大学出版会の書籍としては、異質な学術書でもなく学部教科書にも不向きと思われる権丈善一慶應大学教授の『再分配政策の政治経済学』シリーズ最新刊です。
紐付き付きの学者と財政学者の迷論、そして現場専門家の政策論形成不在の中、漂流し続けていた年金・医療・介護・教育・保育が、よいよ行き詰った小泉以後の時代に、「何も引かない、何も足さない」権丈再分配政策論が光を増している。

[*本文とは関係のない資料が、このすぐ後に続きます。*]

## config.mk

```make
export PLATFORM = sky130hd
export DESIGN_NAME = ahb_apb_bridge_gen
export DESIGN_NICKNAME = d
export VERILOG_FILES = /design/src/rtl/ahb_apb_bridge_pkg.sv /design/src/rtl/ahb_apb_bridge_gen_apb_slot_decode.sv /design/src/rtl/ahb_apb_bridge_gen.sv
export SDC_FILE = /design/constraint.sdc
export NUM_CORES = 1
export LEC_CHECK = 0
export CAP_MARGIN = 20
export CORE_MARGIN = 10
export CORE_UTILIZATION = 47
export CTS_CLUSTER_DIAMETER = 60
export DETAILED_ROUTE_END_ITERATION = 6
export GPL_ROUTABILITY_DRIVEN = 0
export HOLD_SLACK_MARGIN = 0.1
export PLACE_DENSITY = 0.82
export SYNTH_ARGS = -nofsm -noshare
export SYNTH_HDL_FRONTEND = slang
export SYNTH_HIERARCHICAL = 1
export SYNTH_SLANG_ARGS = --single-unit
export TNS_END_PERCENT = 10
```

## constraint.sdc

```tcl
create_clock -name HCLK -period 13.81 [get_ports HCLK]
set_input_delay 2.762 -clock HCLK [delete_from_list [all_inputs] [get_ports HCLK]]
set_output_delay 2.762 -clock HCLK [all_outputs]
set_load 0.01 [all_outputs]
```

本書は、政府の審議会委員にハナカラ向かない若白髪とノーネクタイがトレードマークの権丈善一慶應大学教授が、社会保障国民会議に遊びに出かけた(委員になった)際の事務局の官僚、頓珍漢な報道を続ける新聞、論理的に破綻した年金論にすがる野党第一党、与党内の「上げ潮派」をいなしながら、官僚機構の有効利用としての年金シュミレーションを実行し、年金論争の参加ハードルを引き上げ、年金論争に形を与えた時期の同時進行論考です。
社会保障国民会議と同時進行で、資料を開示し、議事録を公開し、新聞報道を検証する。そして、HPとメールを上手に使い学生に実物教育を行う。その全てが、「遊び」であり、専門家・学者としての矜持であるような権丈善一慶應大学教授の生き方を反映しているようである。
年金・医療・介護・教育・保育の現場専門家が、本書を消化し各分野の政策論を組み立て、国民をいかに説得できるのか?今後の日本の姿が形作られる分岐点に登場した一冊として、多くの読者を獲得して欲しい。